Das Ombudsverfahren gibt Anlegern die Möglichkeit der objektiven und unbürokratischen Schlichtung individueller Streitfälle über geschlossene Fonds. Ziel des Verfahrens ist der Interessensausgleich zwischen den Verfahrensbeteiligten.
Beteiligte des Ombudsverfahrens können auf Anlegerseite private und institutionelle Anleger geschlossener Fonds sein. Wenn sie der Aufassung sind, im Rahmen ihrer Beteiligung an einem geschlossenen Fonds durch das Verhalten ihrer Vertragspartner einen Nachteil erlitten zu haben, können sie sich mit einem Schlichtungsbegehren an die Ombudsstelle wenden.

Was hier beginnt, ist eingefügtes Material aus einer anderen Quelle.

Background: an optimization exercise with open tools, aiming at small area and a short achievable clock period. Do not read the settings as production practice.
Only simulation tests tie the RTL to the original design; equivalence was not proved.
Power and IR drop assume default switching activity.

==> flow/design.v <==
module QRCODE_FINDER (
input             iCLOCK,
input             iRESET,
input [23:0]      iVID_DATA,
input             iVID_START,
input             iVID_DATA_VALID,
input [10:0]      iADDRESS,
input [31:0]      iWRITE_DATA,
input             iWRITE,
input             iREAD,
output reg [31:0] oREAD_DATA,
output reg [23:0] oVID_DATA,
output            oVID_START,
output            oVID_DATA_VALID
);
localparam pTHRESHOLD = 60;
localparam stNONE  = 2'd0;
localparam stWHITE = 2'd1;
localparam stBLACK = 2'd2;
localparam dsIDLE   = 3'd0;
localparam dsFIRST  = 3'd1;
localparam dsCENTER = 3'd3;
localparam dsTHIRD  = 3'd4;
localparam dsFOURTH = 3'd5;
reg [6:0]  rHCNT;
reg [9:0]  rVCNT;
reg        rDSTART;
reg [2:0]  rVALID_PIPE;
reg [2:0]  rSTART_PIPE;
reg [2:0]  rDSTART_PIPE;
reg [23:0] rDATA0, rDATA1;
reg [6:0]  rHCNT_P0, rHCNT_P1;
reg [9:0]  rLUM;
reg [9:0]  rH0, rH1;
reg [19:0] rLBQ;
reg [11:0] rMAG;
reg        rPOS, rNEG;
reg [1:0]  rSTATE;
reg [9:0]  rPREV_CHANGE;
reg [1:0]  rPREV_STATE;
reg [6:0]  rHSTART;
reg [6:0]  rPREV_HSTART;
reg [6:0]  rPREV_DUR;
reg        rCHANGE;
reg        rFOUND;
reg [2:0]  rDECODE_STATE;
reg [7:0]  rREFBIT_DUR_MAX;
reg [6:0]  rREFBIT_DUR_MIN;
reg [8:0]  rREFBIT_3DUR_MAX;
reg [8:0]  rREFBIT_3DUR_MIN;
reg [6:0]  rPREV_CENT_HSTART;
reg [6:0]  rPREV_CENT_HEND;
reg        rUPDATE, rREFRESH;
reg signed [12:0] rTHRESHOLD;
reg [1:0]  rOUTMODE;
reg [4:0]  rDETECT_ADDR;
reg        rDETECT_WRITE;
reg [4:0]  rEND_ADDR;
assign oVID_START      = rSTART_PIPE[2];
assign oVID_DATA_VALID = rVALID_PIPE[2];
wire [9:0] wLUM      = {2'b0,iVID_DATA[7:0]} + {2'b0,iVID_DATA[15:8]} + {2'b0,iVID_DATA[23:16]};
wire [9:0] wLUM_NORM = rLUM + rLUM[9:2] + rLUM[9:4] + rLUM[9:6] + rLUM[9:8];
wire        wFLAG1   = rDSTART_PIPE[0];
reg  [10:0] rHDIFF;
wire [10:0] wLUM_DIFF = wFLAG1 ? 11'd0 : rHDIFF;
reg  [20*128-1:0] rLINE_BUF;
reg  [7:0]  rCOL_HI, rCOLW_HI;
reg  [15:0] rCOL_LO, rCOLW_LO;
wire [6:0]  wHCNT_NEXT = iRESET ? 7'd0 :
                         !iVID_DATA_VALID ? rHCNT :
                         rDSTART ? 7'd0 : rHCNT + 1'b1;
wire [19:0] wLB_WDATA = {rLBQ[9:0], wLUM_DIFF[10:1]};
integer k;
always @(posedge iCLOCK) begin
  rCOL_HI  <= 8'd1 << wHCNT_NEXT[6:4];
  rCOL_LO  <= 16'd1 << wHCNT_NEXT[3:0];
  rCOLW_HI <= rCOL_HI;
  rCOLW_LO <= rCOL_LO;
  for (k = 1; k < 127; k = k + 1)
    if (rVALID_PIPE[0] && rCOLW_HI[k/16] && rCOLW_LO[k%16])
      rLINE_BUF[k*20 +: 20] <= wLB_WDATA;
  rLBQ <= wLB_RD;
end
reg [19:0] wLB_RD;
reg [19:0] wLB_GRP;
integer g;
always @* begin
  wLB_RD = 20'd0;
  for (g = 0; g < 8; g = g + 1) begin
    wLB_GRP = 20'd0;
    for (k = 16*g; k < 16*g + 16; k = k + 1)
      if (k != 0 && k != 127)
        wLB_GRP = wLB_GRP | ({20{rCOL_LO[k%16]}} & rLINE_BUF[k*20 +: 20]);
    wLB_RD = wLB_RD | ({20{rCOL_HI[g]}} & wLB_GRP);
  end
end
wire [13:0] wD  = {{3{wLUM_DIFF[10]}}, wLUM_DIFF};
wire [13:0] wL1 = {{2{rLBQ[9]}},  rLBQ[9:0],   2'b0};
wire [13:0] wL2 = {{3{rLBQ[19]}}, rLBQ[19:10], 1'b0};
wire [13:0] wS  = wD + wL1 + wL2;
wire [13:0] wSN = 14'd1 - wD - wL1 - wL2;
always @(posedge iCLOCK) begin
  rMAG <= wS[13] ? wSN[12:1] : wS[12:1];
  rPOS <= !wS[13] && (wS[12:1] != 0);
  rNEG <= wS[13];
end
wire wGT_TH = rTHRESHOLD[12] | (rMAG > rTHRESHOLD[11:0]);
wire wRISE  = rPOS && wGT_TH;
wire wFALL  = rNEG && wGT_TH;
wire wPC_LT = {2'b0, rPREV_CHANGE} < rMAG;
wire [6:0] wDUR      = rPREV_DUR;
wire [4:0] wDUR_T1   = {1'b0, wDUR[6:3]} + 5'd1;
wire [5:0] wDUR_T3   = {1'b0, wDUR[6:2]} + {2'b0, wDUR[6:3]} + 6'd3;
wire [8:0] wDUR_X3   = {1'b0, wDUR, 1'b0} + {2'b0, wDUR};
wire [7:0] wDUR_MAX  = {1'b0, wDUR} + {3'b0, wDUR_T1};
wire [6:0] wDUR_MIN  = wDUR - wDUR_T1[4:0];
wire [8:0] w3DUR_MAX = wDUR_X3 + {3'b0, wDUR_T3};
wire [8:0] w3DUR_MIN = wDUR_X3 - {3'b0, wDUR_T3};
wire wIN1 = (rREFBIT_DUR_MAX  >= {1'b0, wDUR}) && (rREFBIT_DUR_MIN  <= wDUR);
wire wIN3 = (rREFBIT_3DUR_MAX >= {2'b0, wDUR}) && (rREFBIT_3DUR_MIN <= {2'b0, wDUR});
reg [24*32-1:0] rRESULTS;
integer j;
always @(posedge iCLOCK) begin
  if (rDETECT_WRITE) begin
    if (rUPDATE)
      rEND_ADDR <= rDETECT_ADDR;
    for (j = 0; j < 32; j = j + 1)
      if (!rUPDATE && rDETECT_ADDR == j)
        rRESULTS[j*24 +: 24] <= {rVCNT, rPREV_CENT_HSTART, rPREV_CENT_HEND};
  end
end
reg [23:0] wRES;
always @* begin
  wRES = 24'd0;
  for (j = 0; j < 32; j = j + 1)
    wRES = wRES | ({24{iADDRESS[4:0] == j}} & rRESULTS[j*24 +: 24]);
end
wire [2:0]  wCTRL = (iADDRESS == 11'd0) ? {rOUTMODE, rUPDATE} : 3'd0;
reg  [2:0]  rCTRL;
always @(posedge iCLOCK) begin
  if (iADDRESS[10])
    oREAD_DATA <= (iADDRESS[4:0] == rEND_ADDR) ? 32'hFFFFFFFF :
                  {2'b0, wRES[23:14], 3'b0, wRES[13:7], 3'b0, wRES[6:0]};
  else
    oREAD_DATA <= iREAD ? {29'b0, wCTRL} : {29'b0, rCTRL};
  if (iREAD)
    rCTRL <= wCTRL;
end
always @(posedge iCLOCK) begin
  if (iRESET) begin
    rTHRESHOLD <= pTHRESHOLD;
    rOUTMODE <= 0;
    rREFRESH <= 0;
  end
  if (iWRITE) begin
    case (iADDRESS)
      0: {rOUTMODE,rREFRESH} <= iWRITE_DATA[2:0];
      1: rTHRESHOLD <= iWRITE_DATA[12:0];
    endcase
  end
  if (rREFRESH & !rUPDATE)
    rREFRESH <= 0;
end
always @(posedge iCLOCK) begin
  rDETECT_WRITE <= 0;
  if (rDETECT_WRITE)
    rDETECT_ADDR <= rDETECT_ADDR + 1'b1;
  rDATA0 <= iVID_DATA;
  rDATA1 <= rDATA0;
  rVALID_PIPE  <= {rVALID_PIPE[1:0], iVID_DATA_VALID};
  rSTART_PIPE  <= {rSTART_PIPE[1:0], iVID_START};
  rDSTART_PIPE <= {rDSTART_PIPE[1:0], rDSTART};
  rHCNT_P0 <= rHCNT;
  rHCNT_P1 <= rHCNT_P0;
  rLUM <= wLUM;
  if (iVID_DATA_VALID) begin
    rDSTART <= iVID_START;
    rHCNT   <= rHCNT + 1'b1;
    if (rHCNT == 7'd127) begin
      rSTATE <= stNONE;
      rVCNT <= rVCNT + 1'b1;
      rDSTART_PIPE[0] <= 1'b1;
    end
    if (rDSTART) begin
      rHCNT <= 0;
      rVCNT <= 0;
      if (rUPDATE && rREFRESH) begin
        rUPDATE <= 0;
        rDETECT_ADDR <= 0;
      end
      if (!rUPDATE) begin
        rUPDATE <= 1;
        rDETECT_WRITE <= 1;
      end
      rSTATE <= stNONE;
    end
  end
  if (rVALID_PIPE[0]) begin
    if (wFLAG1) begin
      rH0 <= wLUM_NORM;
      rH1 <= wLUM_NORM;
      rHDIFF <= 0;
    end else begin
      rH0 <= wLUM_NORM;
      rH1 <= rH0;
      rHDIFF <= {1'b0,rLUM} + {3'b0,rLUM[9:2]} + {5'b0,rLUM[9:4]} +
                {7'b0,rLUM[9:6]} + {9'b0,rLUM[9:8]} - {1'b0,rH1};
    end
  end
  oVID_DATA <= rOUTMODE == 0 ? rDATA1 :
                 rOUTMODE == 1 ? {3{rH0[9:2]}} :
                 rOUTMODE == 2 ? ((rSTATE == stNONE)  ? {3{8'h80}} :
                                  (rSTATE == stBLACK) ? {3{8'h00}} : {3{8'hFF}}) :
                 24'd0;
  if (rVALID_PIPE[1] && rOUTMODE != 0) begin
    if (rFOUND)
      oVID_DATA <= 24'h00FF00;
    else if (wRISE && rSTATE != stWHITE)
      oVID_DATA <= 24'hff0000;
    else if (wFALL && rSTATE != stBLACK)
      oVID_DATA <= 24'h0000ff;
  end
  if (rVALID_PIPE[1]) begin
    rCHANGE <= 0;
    if (wRISE && (rSTATE != stWHITE || wPC_LT)) begin
      rHSTART <= rHCNT_P1;
      rPREV_CHANGE <= rMAG[9:0];
      if (rSTATE != stWHITE) begin
        rSTATE <= stWHITE;
        rPREV_STATE <= rSTATE;
        rPREV_HSTART <= rHSTART;
        rCHANGE <= 1;
        rPREV_DUR <= rHCNT_P0 - rHSTART;
      end
    end
    if (wFALL && (rSTATE != stBLACK || wPC_LT)) begin
      rHSTART <= rHCNT_P1;
      rPREV_CHANGE <= rMAG[9:0];
      if (rSTATE != stBLACK) begin
        rSTATE <= stBLACK;
        rPREV_STATE <= rSTATE;
        rPREV_HSTART <= rHSTART;
        rCHANGE <= 1;
        rPREV_DUR <= rHCNT_P0 - rHSTART;
      end
    end
    if (rDSTART_PIPE[1]) begin
      rPREV_STATE <= stNONE;
      rHSTART <= 0;
      rCHANGE <= 0;
    end
    rFOUND <= 0;
  end
  if (rVALID_PIPE[2]) begin
    if (rDSTART_PIPE[2])
      rDECODE_STATE <= dsIDLE;
    else if (rCHANGE) begin
      case (rDECODE_STATE)
        dsIDLE: begin
          if (rPREV_STATE == stBLACK) begin
            rREFBIT_DUR_MAX  <= wDUR_MAX;
            rREFBIT_DUR_MIN  <= wDUR_MIN;
            rREFBIT_3DUR_MAX <= w3DUR_MAX;
            rREFBIT_3DUR_MIN <= w3DUR_MIN;
            rDECODE_STATE <= dsFIRST;
          end
        end
        dsFIRST: begin
          if (wIN1)
            rDECODE_STATE <= dsCENTER;
          else
            rDECODE_STATE <= dsIDLE;
        end
        dsCENTER: begin
          if (wIN3) begin
            rDECODE_STATE <= dsTHIRD;
            rPREV_CENT_HSTART <= rPREV_HSTART;
          end else begin
            rREFBIT_DUR_MAX  <= wDUR_MAX;
            rREFBIT_DUR_MIN  <= wDUR_MIN;
            rREFBIT_3DUR_MAX <= w3DUR_MAX;
            rREFBIT_3DUR_MIN <= w3DUR_MIN;
            rDECODE_STATE <= dsFIRST;
          end
        end
        dsTHIRD: begin
          if (wIN1) begin
            rDECODE_STATE <= dsFOURTH;
            rPREV_CENT_HEND <= rPREV_HSTART;
          end else
            rDECODE_STATE <= dsIDLE;
        end
        dsFOURTH: begin
          if (wIN1) begin
            rDECODE_STATE <= dsIDLE;
            rFOUND <= 1;
            rDETECT_WRITE <= !rUPDATE;
          end else begin
            rREFBIT_DUR_MAX  <= wDUR_MAX;
            rREFBIT_DUR_MIN  <= wDUR_MIN;
            rREFBIT_3DUR_MAX <= w3DUR_MAX;
            rREFBIT_3DUR_MIN <= w3DUR_MIN;
            rDECODE_STATE <= dsFIRST;
          end
        end
        default: ;
      endcase
    end
  end
  if (iRESET) begin
    rHCNT <= 0;
    rVALID_PIPE <= 0;
    rSTART_PIPE <= 0;
    rDSTART <= 0;
    rH0 <= 0;
    rH1 <= 0;
    rHDIFF <= 0;
    rSTATE <= stNONE;
    rHSTART <= 0;
    rDECODE_STATE <= dsIDLE;
    rUPDATE <= 0;
    rDETECT_ADDR <= 0;
    rDETECT_WRITE <= 0;
  end
end
endmodule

Die betroffene Gesellschaft, gegen das der Anleger seine Beschwerde richtet, muss sich dem Ombudsverfahren angeschlossen haben. Nachfolgend finden Sie eine aktuelle Liste aller angeschlossenen Unternehmen sowie ein Schaubild zum Verfahrensablauf.
Das Ombudsverfahren ist kostenlos. Sowohl der Beschwerdeführer als auch der Beschwerdegegner haben lediglich die ihnen persönlich entstehenden Kosten und Auslagen, wie zum Beispiel für Porto und Telefon, zu tragen.
Für den Anleger ist das Verfahren darüber hinaus risikofrei. Denn während des Ombudsverfahrens gilt die Verjährung seiner Ansprüche als gehemmt und auch nach dem Abschluss des Ombudsverfahrens kann er sich noch an die ordentliche Gerichtsbarkeit wenden. Die juristischen Ansprüche des Anlegers bleiben während des Ombudsverfahrens gewahrt.